How To Get Survey Response Data From Qualtrics With Python
- By : Mydatahack
- Category : Data Engineering, Data Ingestion
- Tags: Python API Data Ingestion
In the previous post, we had a look at Python code examples of basic data engineering with AWS infrastructure. By using Qualtrics API, I would like to present a coding example of API data ingestion into S3 and Redshift. This code can be scheduled hourly, daily or weekly in a server or AWS Data Pipeline.
Qualtrics is an online survey software which allows you to send surveys via email or SMS, receive responses and generate reports. The aim of the ingestion is to get the survey response data into Redshift.
API Reference
Qualtrics API is a simple REST-based API. Once you generate an API token, you are pretty much ready to go.
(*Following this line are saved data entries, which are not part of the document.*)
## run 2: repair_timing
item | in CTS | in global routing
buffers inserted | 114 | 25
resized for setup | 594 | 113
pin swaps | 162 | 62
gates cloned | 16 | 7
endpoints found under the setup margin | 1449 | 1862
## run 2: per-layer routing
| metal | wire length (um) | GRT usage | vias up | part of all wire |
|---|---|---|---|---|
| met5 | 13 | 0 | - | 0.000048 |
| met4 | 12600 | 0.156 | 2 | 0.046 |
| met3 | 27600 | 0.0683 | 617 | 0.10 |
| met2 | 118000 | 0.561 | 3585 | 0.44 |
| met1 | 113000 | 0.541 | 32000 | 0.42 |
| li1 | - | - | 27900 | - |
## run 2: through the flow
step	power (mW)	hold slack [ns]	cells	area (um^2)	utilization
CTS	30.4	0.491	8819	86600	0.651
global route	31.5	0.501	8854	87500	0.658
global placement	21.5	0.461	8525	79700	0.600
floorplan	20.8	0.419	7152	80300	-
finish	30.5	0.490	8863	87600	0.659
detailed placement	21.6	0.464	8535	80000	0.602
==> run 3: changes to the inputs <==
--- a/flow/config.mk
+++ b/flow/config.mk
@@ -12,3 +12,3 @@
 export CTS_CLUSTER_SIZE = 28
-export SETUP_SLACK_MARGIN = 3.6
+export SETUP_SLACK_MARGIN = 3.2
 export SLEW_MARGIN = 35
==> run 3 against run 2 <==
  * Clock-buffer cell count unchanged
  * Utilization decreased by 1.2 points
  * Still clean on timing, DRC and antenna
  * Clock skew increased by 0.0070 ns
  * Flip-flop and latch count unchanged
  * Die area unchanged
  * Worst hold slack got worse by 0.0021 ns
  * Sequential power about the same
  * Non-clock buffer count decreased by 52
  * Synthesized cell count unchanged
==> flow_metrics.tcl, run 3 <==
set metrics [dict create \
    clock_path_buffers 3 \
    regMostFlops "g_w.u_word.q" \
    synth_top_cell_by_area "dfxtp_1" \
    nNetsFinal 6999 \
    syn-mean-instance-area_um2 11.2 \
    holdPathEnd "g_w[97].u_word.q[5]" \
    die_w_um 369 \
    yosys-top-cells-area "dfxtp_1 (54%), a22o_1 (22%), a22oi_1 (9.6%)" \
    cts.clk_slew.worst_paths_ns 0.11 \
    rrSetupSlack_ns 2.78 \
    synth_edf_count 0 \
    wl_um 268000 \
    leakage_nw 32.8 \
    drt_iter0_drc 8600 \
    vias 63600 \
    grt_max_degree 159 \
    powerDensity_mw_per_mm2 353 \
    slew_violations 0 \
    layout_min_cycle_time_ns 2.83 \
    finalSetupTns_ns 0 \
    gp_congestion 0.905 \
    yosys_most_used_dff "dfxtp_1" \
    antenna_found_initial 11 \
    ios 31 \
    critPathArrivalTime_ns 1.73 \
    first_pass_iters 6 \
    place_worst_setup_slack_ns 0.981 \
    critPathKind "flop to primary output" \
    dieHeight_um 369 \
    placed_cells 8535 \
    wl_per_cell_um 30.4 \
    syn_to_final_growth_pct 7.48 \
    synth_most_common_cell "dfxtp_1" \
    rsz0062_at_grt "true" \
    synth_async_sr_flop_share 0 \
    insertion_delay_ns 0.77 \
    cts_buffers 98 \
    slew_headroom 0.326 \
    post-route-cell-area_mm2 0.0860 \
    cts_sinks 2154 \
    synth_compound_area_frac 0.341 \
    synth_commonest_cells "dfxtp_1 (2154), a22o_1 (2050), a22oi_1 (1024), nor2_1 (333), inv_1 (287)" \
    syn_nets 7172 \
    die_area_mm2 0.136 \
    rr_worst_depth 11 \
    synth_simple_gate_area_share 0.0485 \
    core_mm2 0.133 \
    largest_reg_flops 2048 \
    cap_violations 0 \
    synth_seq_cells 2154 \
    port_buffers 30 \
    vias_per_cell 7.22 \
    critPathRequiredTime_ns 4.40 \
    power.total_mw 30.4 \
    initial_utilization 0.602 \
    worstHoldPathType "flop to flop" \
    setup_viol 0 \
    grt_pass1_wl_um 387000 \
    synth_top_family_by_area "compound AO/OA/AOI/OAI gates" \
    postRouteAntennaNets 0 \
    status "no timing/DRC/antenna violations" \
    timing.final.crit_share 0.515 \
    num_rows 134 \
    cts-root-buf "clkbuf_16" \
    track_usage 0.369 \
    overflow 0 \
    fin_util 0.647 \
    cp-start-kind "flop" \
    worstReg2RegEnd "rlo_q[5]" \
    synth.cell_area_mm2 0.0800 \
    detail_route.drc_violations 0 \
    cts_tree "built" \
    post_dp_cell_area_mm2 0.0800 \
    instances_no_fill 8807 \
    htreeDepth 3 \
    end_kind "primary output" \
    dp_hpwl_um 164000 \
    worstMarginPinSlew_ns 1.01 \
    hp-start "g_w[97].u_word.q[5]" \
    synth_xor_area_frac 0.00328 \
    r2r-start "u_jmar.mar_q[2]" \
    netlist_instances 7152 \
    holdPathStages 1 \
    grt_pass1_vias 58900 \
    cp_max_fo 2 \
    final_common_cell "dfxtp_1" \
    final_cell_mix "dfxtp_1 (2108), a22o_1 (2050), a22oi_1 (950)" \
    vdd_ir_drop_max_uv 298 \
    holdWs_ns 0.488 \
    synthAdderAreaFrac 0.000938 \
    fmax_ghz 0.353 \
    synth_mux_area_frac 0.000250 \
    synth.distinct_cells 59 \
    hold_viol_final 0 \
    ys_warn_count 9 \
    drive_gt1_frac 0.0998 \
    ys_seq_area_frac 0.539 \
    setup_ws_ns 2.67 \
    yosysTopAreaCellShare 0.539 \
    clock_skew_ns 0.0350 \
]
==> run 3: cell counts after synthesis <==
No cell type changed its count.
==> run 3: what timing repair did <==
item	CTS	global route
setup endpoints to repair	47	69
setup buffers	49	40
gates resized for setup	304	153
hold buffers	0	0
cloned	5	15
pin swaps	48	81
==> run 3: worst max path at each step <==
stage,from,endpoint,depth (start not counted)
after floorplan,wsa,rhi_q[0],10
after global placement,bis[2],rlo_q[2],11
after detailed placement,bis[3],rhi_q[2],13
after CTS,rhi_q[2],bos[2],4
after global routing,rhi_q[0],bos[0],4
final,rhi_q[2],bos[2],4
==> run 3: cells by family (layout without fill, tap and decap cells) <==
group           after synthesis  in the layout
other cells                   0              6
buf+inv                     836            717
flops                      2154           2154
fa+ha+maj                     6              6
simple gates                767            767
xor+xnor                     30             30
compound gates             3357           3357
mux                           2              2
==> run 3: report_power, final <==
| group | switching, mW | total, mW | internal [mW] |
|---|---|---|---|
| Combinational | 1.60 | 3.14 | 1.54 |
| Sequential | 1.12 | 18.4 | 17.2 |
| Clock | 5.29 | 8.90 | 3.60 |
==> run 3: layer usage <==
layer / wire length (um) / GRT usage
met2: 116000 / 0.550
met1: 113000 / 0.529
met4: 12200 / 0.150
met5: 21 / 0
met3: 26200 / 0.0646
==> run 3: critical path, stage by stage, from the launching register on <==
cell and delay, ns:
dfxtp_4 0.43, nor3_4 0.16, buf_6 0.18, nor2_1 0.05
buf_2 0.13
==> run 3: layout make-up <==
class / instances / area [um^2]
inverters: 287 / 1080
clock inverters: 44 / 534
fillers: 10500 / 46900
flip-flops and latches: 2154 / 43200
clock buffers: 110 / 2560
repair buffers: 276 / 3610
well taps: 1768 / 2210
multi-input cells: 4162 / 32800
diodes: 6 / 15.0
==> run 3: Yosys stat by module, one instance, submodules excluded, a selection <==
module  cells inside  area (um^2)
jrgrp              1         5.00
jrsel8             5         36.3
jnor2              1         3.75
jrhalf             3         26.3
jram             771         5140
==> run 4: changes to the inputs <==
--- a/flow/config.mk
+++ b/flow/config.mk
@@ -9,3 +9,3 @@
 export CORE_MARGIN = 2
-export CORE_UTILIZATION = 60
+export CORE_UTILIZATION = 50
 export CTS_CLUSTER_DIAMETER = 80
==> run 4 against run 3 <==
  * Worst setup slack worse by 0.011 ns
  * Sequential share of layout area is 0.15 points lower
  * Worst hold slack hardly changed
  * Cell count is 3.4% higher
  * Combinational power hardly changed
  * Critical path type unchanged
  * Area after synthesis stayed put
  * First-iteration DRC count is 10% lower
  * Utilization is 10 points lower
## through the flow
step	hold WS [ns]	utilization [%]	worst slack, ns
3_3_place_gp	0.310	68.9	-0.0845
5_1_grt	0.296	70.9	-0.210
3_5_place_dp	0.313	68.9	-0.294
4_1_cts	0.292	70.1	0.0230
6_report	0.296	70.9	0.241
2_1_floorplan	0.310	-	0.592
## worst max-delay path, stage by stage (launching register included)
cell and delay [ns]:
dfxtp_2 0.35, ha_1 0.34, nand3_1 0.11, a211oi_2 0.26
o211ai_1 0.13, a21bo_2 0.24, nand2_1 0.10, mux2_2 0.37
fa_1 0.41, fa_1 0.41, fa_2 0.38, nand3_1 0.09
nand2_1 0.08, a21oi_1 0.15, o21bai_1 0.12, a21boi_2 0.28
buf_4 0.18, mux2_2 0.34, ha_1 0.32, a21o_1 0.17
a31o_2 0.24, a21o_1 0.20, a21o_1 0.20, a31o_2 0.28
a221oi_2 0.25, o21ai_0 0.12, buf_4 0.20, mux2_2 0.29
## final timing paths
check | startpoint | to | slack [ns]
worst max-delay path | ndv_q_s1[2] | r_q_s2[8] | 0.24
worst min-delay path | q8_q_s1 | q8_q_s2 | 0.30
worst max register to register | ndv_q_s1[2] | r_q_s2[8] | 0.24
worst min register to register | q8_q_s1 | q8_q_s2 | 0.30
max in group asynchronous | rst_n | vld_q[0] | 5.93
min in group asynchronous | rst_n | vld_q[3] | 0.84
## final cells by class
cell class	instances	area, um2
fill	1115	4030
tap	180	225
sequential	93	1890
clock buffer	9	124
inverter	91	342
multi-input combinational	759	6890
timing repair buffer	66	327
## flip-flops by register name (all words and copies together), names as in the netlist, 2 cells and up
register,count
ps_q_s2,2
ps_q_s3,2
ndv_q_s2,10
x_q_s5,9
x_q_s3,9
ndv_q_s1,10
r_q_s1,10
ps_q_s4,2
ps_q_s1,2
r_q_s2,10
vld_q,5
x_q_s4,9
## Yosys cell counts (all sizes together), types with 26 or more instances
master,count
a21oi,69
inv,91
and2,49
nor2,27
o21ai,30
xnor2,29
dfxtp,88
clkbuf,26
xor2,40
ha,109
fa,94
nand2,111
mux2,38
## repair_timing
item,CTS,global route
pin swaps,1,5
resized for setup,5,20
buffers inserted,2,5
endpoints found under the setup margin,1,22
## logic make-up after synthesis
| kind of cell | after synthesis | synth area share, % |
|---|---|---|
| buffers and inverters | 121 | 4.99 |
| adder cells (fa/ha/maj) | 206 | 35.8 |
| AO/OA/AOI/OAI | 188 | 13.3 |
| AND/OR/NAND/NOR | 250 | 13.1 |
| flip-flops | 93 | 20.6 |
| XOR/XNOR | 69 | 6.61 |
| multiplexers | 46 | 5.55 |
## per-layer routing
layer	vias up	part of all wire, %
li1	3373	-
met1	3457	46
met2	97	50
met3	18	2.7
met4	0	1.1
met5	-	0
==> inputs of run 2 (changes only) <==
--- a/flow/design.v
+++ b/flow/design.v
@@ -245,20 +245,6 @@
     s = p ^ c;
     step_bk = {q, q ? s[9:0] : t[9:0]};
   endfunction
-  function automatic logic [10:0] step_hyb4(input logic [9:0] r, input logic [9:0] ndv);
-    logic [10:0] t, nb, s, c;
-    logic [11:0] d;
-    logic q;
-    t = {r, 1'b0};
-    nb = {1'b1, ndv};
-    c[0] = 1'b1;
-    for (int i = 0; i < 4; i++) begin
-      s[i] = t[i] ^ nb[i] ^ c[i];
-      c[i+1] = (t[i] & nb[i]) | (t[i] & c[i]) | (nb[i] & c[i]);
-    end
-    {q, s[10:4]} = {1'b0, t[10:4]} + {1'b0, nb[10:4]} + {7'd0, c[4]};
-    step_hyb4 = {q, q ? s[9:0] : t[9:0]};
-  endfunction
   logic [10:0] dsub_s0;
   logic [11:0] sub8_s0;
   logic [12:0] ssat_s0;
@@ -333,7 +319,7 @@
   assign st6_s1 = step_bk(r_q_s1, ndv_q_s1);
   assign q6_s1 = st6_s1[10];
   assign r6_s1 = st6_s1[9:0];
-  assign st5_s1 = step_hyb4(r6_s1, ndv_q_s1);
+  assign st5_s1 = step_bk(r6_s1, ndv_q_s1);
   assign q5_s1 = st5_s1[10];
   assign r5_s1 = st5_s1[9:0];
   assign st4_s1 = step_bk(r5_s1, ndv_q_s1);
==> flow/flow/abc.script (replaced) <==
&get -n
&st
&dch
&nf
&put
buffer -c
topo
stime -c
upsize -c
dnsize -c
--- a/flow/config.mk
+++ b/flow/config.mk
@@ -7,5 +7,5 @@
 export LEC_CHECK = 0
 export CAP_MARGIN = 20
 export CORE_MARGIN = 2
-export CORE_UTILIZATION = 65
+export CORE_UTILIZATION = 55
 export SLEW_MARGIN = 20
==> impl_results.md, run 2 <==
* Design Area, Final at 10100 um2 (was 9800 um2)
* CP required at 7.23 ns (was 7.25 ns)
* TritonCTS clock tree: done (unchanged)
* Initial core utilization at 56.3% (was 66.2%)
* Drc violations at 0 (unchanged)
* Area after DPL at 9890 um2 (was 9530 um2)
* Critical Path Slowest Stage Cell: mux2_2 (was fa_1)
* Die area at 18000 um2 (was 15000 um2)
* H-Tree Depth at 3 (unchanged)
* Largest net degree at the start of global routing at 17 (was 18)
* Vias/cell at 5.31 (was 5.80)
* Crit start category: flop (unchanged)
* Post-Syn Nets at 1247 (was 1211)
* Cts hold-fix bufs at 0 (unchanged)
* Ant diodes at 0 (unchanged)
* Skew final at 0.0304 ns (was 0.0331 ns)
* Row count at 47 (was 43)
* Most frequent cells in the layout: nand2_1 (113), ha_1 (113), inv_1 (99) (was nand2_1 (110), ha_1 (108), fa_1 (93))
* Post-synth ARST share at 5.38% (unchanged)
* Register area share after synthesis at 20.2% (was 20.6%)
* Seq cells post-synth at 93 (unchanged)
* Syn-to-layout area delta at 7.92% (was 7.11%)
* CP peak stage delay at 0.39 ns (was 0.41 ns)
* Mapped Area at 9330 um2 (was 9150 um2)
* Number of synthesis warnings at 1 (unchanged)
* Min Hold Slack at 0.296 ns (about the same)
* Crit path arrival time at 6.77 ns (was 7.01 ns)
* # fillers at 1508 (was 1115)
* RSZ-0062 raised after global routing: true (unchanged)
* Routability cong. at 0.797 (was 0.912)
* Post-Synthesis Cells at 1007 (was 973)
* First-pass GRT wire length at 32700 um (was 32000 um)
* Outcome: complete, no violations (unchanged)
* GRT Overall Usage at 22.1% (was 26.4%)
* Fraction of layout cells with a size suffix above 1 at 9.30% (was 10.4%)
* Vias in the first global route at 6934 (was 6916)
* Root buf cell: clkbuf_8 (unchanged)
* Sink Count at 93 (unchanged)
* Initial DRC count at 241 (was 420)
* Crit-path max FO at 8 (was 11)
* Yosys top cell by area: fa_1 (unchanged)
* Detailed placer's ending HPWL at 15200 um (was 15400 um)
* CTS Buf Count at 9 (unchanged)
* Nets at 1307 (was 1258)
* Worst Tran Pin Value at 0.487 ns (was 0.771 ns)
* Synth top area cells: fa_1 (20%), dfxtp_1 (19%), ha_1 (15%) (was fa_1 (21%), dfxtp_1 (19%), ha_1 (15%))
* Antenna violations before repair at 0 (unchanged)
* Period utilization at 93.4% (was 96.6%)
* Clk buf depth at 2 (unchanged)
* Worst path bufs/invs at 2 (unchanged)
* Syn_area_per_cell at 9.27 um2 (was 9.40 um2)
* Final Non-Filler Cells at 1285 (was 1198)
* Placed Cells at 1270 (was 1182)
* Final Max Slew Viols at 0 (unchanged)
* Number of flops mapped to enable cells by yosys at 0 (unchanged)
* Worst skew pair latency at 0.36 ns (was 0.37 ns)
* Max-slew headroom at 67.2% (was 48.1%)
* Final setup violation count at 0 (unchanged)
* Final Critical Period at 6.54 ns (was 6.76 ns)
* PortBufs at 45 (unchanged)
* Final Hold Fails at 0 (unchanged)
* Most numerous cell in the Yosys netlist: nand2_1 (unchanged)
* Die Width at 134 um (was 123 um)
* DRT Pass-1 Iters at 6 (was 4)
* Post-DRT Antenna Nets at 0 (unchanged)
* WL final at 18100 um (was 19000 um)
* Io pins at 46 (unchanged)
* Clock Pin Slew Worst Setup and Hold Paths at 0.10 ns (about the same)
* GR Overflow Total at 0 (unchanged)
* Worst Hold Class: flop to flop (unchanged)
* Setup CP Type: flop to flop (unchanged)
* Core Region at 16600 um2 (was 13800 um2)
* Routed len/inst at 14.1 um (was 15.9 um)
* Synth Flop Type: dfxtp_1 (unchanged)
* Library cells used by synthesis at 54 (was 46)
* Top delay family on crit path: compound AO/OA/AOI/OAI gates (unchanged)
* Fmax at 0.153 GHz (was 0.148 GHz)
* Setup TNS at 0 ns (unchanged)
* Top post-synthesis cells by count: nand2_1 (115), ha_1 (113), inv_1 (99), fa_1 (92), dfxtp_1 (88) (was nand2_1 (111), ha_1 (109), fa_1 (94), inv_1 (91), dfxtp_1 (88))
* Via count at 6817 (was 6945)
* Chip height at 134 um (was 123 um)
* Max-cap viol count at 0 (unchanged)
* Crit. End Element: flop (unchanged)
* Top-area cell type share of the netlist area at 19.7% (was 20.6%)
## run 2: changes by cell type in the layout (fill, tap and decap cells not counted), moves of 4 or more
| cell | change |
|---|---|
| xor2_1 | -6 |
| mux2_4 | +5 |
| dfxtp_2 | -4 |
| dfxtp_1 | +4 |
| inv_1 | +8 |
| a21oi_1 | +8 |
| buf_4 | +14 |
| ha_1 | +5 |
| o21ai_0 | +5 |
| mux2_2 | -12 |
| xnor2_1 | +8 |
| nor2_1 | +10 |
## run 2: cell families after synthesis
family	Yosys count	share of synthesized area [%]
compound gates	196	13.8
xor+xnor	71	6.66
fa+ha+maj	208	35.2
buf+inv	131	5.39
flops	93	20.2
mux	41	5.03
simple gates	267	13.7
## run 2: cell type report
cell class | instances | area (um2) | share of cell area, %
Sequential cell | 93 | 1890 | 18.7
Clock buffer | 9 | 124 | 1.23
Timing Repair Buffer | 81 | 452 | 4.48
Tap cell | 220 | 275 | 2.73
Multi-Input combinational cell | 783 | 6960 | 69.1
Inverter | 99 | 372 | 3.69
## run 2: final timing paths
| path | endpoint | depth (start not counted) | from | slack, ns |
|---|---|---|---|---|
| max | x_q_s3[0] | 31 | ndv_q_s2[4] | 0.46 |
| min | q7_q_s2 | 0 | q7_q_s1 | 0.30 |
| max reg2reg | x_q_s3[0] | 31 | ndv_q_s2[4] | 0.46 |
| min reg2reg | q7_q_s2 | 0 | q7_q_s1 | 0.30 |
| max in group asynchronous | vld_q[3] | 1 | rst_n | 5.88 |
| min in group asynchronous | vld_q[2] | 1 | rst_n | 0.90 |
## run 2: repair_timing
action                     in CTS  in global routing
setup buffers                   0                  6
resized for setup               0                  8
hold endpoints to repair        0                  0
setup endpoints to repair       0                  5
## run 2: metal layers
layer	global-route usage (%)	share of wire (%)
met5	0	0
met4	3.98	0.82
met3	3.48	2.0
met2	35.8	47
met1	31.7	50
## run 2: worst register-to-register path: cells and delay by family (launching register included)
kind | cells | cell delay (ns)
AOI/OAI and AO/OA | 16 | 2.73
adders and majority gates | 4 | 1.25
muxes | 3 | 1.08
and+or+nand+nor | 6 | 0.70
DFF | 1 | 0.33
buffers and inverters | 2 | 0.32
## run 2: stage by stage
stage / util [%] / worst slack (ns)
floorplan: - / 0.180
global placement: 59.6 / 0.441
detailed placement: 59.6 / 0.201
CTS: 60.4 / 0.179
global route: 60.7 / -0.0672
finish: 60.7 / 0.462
They have comprehensive API documentation. In a nutshell, you can use the requests module to make a POST requests with the token in the header to get the data as a csv file. Further API references are here.
I found Qualtrics API was unreliable hard way. My code initially failed randomly because I didn’t have the for loop to keep the request repeating until it connects. In the code example, I set the maximum to 200 (see the bulk_export method). It usually works within 20 times.
Key Points
In this example, we are using truncate & load because the data comes in one csv file with all the responses. We cannot obtain data incrementally. But, this is ok. We can leverage the power of Redshift copy command from S3, which is extremely fast. Truncate & load should be fine unless you have massive volume or other business requirements. If you want to do an incremental load, you can pick the record in the exported file according to the last updated time for insertion, which can be done relatively easily.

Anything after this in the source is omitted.